I have a large file 1.5 gb and want to sort the file.
I used the following AWK script to do the job

!x[$0]++

The script works but it is very slow and takes over an hour to do the job. I suspect this is because the file is not sorted.
Any solution to speed up the AWk script or a Perl script would be appreciated.
I work under Windows Environment and hence Unix tools don't work
Many thanks
p.S. I have checked an earlier solution available in the repository but it is just as slow if not slower.

Scrutinizer · October 13, 2018, 5:58am

gimley:

I have a large file 1.5 gb and want to sort the file.
I used the following AWK script to do the job
!x[$0]++
The script works but it is very slow and takes over an hour to do the job. I suspect this is because the file is not sorted.

Hi,

I presume you mean you want to dedupe the file (because that is what your script does and that is in the title), not necessarily sort it.

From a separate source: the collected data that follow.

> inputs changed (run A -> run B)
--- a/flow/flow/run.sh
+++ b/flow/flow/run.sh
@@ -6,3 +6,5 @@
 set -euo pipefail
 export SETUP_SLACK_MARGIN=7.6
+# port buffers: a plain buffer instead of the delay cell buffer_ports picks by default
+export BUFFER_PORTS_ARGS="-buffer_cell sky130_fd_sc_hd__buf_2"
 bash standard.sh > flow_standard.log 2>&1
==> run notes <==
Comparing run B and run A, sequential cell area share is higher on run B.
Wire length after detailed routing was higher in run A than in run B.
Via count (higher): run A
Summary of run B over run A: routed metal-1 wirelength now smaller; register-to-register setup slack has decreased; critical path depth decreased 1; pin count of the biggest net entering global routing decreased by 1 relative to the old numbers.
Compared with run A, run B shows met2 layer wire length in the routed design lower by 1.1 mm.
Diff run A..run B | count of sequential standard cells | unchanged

You can try the difference between

awk '!X[$0]++' file > file.dedup

and

sort -u file > file.deduped_sort

The awk version is typically a lot faster because the file does not have to be sorted. Whether the file is sorted or not should make no difference for the awk command.
They both dedupe, but the second one sorts as well.

------- Edit ---------

I just did a test with a 1.6 GiB file and it took under 3 minutes to dedup it, so I would examine what you are doing exactly.

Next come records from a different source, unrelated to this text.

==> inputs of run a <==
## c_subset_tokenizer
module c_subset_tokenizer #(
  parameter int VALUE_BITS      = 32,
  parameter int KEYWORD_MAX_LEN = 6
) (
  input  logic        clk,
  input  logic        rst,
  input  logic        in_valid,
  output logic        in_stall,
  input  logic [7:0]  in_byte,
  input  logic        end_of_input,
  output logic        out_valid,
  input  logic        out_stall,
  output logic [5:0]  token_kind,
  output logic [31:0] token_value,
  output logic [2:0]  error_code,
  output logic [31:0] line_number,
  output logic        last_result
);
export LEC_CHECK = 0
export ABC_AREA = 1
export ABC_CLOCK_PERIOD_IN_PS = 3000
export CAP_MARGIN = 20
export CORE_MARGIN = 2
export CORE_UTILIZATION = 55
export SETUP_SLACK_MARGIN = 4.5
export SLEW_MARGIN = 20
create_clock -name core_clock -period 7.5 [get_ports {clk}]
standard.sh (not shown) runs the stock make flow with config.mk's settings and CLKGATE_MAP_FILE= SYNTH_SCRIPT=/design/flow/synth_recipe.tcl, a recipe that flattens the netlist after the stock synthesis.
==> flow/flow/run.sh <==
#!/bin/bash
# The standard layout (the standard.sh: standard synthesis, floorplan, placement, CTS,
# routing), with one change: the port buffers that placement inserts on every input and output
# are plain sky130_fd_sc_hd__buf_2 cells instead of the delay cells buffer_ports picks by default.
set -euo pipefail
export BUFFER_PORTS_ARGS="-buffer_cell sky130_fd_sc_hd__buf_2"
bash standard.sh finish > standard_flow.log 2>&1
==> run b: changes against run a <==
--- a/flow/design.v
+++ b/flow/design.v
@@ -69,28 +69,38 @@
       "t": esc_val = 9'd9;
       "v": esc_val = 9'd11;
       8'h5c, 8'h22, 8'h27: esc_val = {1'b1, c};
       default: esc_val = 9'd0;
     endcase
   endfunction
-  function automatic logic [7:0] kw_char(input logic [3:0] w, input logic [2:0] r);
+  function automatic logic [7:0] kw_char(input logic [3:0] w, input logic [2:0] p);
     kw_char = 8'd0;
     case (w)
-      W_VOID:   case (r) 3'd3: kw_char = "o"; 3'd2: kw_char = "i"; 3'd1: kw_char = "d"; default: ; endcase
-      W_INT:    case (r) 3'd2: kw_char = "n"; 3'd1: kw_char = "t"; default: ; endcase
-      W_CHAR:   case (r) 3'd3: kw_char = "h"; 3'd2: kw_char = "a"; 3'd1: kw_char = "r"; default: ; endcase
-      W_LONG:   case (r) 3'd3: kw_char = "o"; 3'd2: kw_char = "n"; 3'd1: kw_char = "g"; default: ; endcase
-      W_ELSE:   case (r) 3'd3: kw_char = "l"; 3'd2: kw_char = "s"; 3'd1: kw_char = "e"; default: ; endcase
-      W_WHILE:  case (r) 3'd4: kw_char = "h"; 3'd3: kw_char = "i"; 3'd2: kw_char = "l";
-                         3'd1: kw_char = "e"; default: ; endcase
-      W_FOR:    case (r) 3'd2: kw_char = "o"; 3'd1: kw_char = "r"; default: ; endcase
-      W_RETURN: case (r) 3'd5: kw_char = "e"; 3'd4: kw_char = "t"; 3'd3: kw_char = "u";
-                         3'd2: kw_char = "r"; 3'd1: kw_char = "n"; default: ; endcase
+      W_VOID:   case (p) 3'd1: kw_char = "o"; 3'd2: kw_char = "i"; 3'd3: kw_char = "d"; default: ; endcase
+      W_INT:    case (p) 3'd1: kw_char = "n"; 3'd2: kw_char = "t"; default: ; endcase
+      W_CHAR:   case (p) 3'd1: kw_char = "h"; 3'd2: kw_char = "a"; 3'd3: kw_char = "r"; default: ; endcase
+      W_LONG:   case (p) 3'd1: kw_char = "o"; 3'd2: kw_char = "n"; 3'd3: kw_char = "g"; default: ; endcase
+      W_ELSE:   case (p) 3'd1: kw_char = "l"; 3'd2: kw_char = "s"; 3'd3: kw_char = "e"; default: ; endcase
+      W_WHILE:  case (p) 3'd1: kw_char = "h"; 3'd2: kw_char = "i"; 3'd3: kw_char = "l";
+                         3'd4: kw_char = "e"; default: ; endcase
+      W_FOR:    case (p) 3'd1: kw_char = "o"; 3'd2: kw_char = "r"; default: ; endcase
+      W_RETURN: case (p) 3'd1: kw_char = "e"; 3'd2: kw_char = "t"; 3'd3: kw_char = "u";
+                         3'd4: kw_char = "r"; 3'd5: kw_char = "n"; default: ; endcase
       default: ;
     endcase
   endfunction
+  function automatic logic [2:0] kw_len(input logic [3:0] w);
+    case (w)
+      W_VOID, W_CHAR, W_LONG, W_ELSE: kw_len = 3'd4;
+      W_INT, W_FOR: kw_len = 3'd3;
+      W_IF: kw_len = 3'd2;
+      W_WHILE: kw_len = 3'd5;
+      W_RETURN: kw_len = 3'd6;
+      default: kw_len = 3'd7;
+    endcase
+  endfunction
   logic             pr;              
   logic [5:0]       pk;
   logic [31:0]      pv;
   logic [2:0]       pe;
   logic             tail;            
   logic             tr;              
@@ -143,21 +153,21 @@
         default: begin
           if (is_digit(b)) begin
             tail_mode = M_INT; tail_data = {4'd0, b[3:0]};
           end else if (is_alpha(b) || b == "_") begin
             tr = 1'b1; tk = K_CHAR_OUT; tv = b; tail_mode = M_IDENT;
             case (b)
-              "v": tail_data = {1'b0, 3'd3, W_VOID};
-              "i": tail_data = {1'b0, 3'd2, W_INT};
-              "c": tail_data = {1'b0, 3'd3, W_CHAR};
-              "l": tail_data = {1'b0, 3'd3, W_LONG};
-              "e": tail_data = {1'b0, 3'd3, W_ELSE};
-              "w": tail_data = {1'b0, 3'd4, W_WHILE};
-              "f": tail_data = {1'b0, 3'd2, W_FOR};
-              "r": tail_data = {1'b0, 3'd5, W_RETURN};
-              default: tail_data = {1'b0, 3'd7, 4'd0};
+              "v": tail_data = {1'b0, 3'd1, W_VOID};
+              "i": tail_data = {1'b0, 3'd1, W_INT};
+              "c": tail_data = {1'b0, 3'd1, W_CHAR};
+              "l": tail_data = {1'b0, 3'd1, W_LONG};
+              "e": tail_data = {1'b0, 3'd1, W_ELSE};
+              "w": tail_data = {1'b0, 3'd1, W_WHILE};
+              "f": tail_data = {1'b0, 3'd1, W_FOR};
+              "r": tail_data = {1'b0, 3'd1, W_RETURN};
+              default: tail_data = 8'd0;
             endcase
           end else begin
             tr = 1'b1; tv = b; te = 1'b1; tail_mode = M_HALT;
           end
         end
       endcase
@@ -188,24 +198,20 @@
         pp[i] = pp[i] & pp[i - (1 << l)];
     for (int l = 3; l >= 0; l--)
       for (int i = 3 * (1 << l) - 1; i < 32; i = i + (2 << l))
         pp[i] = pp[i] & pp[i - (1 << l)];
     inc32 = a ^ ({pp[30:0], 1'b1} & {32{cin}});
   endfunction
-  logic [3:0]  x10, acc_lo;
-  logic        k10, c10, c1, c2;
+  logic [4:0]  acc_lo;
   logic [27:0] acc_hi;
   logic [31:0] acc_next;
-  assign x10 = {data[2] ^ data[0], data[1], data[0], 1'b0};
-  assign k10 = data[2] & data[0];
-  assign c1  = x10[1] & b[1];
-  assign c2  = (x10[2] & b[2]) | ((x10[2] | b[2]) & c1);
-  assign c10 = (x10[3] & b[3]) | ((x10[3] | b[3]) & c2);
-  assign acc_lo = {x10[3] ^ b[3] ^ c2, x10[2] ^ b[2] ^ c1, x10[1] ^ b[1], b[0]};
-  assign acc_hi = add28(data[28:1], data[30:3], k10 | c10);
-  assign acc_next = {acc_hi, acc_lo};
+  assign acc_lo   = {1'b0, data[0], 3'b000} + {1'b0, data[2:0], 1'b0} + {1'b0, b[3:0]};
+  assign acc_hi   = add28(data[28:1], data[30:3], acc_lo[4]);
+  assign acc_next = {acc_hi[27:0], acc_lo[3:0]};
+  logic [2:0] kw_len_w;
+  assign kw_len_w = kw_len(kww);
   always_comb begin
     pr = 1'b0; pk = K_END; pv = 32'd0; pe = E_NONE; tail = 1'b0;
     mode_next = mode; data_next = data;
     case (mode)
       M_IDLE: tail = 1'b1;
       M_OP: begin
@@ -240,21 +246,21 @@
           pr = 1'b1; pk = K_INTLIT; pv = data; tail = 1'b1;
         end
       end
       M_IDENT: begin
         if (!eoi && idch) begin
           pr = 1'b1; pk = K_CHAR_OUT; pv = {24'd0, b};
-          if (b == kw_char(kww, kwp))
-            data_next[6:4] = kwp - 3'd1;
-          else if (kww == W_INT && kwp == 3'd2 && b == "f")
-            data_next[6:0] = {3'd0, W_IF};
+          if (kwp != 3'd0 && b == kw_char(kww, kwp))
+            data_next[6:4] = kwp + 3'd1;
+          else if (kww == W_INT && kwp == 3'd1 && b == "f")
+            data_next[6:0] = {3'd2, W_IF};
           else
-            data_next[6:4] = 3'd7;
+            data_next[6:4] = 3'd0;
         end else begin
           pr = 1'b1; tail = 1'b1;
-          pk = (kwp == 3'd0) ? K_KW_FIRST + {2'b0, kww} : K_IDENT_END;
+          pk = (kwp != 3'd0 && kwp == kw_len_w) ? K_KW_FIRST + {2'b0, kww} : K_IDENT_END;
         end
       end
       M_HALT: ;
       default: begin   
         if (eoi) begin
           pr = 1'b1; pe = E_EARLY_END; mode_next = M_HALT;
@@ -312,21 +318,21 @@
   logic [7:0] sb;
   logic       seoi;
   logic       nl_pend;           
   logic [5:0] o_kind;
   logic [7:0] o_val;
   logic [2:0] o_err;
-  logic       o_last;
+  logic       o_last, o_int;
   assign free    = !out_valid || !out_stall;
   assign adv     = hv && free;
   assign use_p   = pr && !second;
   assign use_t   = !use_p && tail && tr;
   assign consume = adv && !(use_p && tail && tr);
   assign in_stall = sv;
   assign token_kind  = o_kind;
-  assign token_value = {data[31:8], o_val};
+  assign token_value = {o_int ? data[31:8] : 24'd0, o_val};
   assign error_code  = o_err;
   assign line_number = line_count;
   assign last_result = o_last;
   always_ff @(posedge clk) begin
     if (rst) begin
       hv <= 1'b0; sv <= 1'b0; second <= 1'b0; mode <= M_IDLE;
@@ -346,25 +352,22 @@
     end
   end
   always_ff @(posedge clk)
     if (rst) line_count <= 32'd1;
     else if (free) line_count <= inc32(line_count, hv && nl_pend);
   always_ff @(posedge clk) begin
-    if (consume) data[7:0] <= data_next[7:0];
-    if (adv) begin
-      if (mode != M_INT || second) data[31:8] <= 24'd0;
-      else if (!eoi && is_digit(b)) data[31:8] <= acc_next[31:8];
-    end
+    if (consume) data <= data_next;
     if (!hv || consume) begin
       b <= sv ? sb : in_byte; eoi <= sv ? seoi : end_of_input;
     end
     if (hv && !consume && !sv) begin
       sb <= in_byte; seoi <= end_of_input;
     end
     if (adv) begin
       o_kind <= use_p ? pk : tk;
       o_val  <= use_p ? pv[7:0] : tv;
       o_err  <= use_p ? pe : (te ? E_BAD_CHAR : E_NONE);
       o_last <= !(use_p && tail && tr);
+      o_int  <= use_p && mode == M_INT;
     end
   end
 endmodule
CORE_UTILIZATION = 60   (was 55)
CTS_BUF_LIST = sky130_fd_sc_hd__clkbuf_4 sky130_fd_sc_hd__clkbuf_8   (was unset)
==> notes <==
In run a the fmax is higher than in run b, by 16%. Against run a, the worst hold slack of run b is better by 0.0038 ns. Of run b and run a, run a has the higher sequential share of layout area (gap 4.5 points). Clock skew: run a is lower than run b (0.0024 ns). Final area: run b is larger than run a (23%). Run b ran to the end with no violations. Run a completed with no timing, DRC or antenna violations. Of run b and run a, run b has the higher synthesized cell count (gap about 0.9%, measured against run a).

Are you deduping and then sorting?
Are you running out of memory and is your system paging/swapping?

Otherwise can you post the exact script/command that you are using?

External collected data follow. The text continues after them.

Context: an optimization exercise on an open-source flow, tuned for small area, a short achievable clock period and few clock cycles per item. The choices shown serve that exercise and are no tape-out recipe. In this exercise RTL edits were held to simulation tests only and were not proved equivalent to the original.

before:
## riscv_muldiv_unit
module riscv_muldiv_unit #(
    parameter int XLEN = 32
) (
    input  logic            clk,
    input  logic            rst,
    input  logic            start_i,
    input  logic [2:0]      op_i,
    input  logic [XLEN-1:0] a_i,
    input  logic [XLEN-1:0] b_i,
    input  logic            kill_i,
    output logic            freeze_pipe,
    output logic            busy_o,
    output logic            done_o,
    output logic [XLEN-1:0] result_o,
    output logic            div_zero_o
);
    localparam int K  = 8;                   
    localparam int NB = K / 2;               
    localparam int ND = (33 + K - 1) / K;    
    localparam int TW = $clog2(ND);
    localparam int BW = ND * K;
    typedef enum logic [2:0] {
        S_IDLE = 3'd0,
        S_MUL  = 3'd1,
        S_PREP = 3'd2,
        S_DIV  = 3'd3,
        S_DONE = 3'd4,
        S_FIX  = 3'd5
    } state_t;
    state_t state;
    logic [1:0]  op_q;       
    logic        hi_q;       
    logic        md_q;       
    logic [32:0] xr;         
    logic [32:0] br;         
    logic [NB-1:0] bo_q;     
    logic [NB-1:0] bt_q;     
    logic [NB-1:0] bn_q;     
    logic [63:0] sr;         
    logic        rs_q;       
    logic [3:0]  cnt;        
    logic        sa_q;       
    logic        sb_q;       
    logic        dz_q;       
    logic [31:0] res_q;      
    logic        neg_q;      
    logic accept;
    assign accept = (state == S_IDLE) & start_i & ~kill_i;
    logic is_div, div_sgn, mul_sga, mul_sgb;
    assign is_div  = op_i[2];
    assign div_sgn = op_i[2] & ~op_i[0];
    assign mul_sga = ~op_i[2] & (op_i[1:0] != 2'd3);
    assign mul_sgb = ~op_i[2] & ~op_i[1];
    function automatic logic [ND-1:0] fits(input logic [32:0] v);
        logic [32:0]   w;
        logic [ND-1:0] f;
        w = v[32] ? ~v : v;
        for (int i = 0; i < ND; i++) begin
            f[i] = ((w >> (K * i + K - 1)) == 33'd0);
        end
        fits = f;
    endfunction
    function automatic logic [K:0] group_sel(input logic [32:0] v, input logic [TW-1:0] t);
        logic [BW:0] e;
        e = {{(BW-32){v[32]}}, v, 1'b0};
        group_sel = e[t*K +: K+1];
    endfunction
    function automatic logic [TW-1:0] enc(input logic [ND-1:0] f);
        logic [TW-1:0] t;
  ...
Size in the first run: about 4100 cells after synthesis, roughly 190 flip-flops.
clock: 11.0 ns
lec_check: 0
abc_area: 1
cap_margin: 20
core_margin: 2
core_utilization: 50
setup_slack_margin: 5
slew_margin: 20
run.sh (not shown) runs the stock make flow with config.mk's settings and CLKGATE_MAP_FILE= SYNTH_SCRIPT=/design/flow/synth_recipe.tcl, a recipe that flattens the netlist after the stock synthesis.
Testbench counts of before, summed over its fixed seeds: cycles 14,527, ops 3,200.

MadeInGermany · October 13, 2018, 12:45pm

In case there is a RAM shortage, the following variant helps (saves some bytes per line).

awk '!($0 in X) { print; X[$0] }' file > file.dedup

RudiC · October 13, 2018, 4:31pm

Hi MadeInGermany,

mind to explain that approach? Is that because X[$0]++ becomes a number and consumes a "float" 's space, whereas X[$0] has just an index but points to nowhere?

MadeInGermany · October 14, 2018, 4:45am

Exactly, X[$0]++ holds a number value; i.e. each new line consumes a number's space.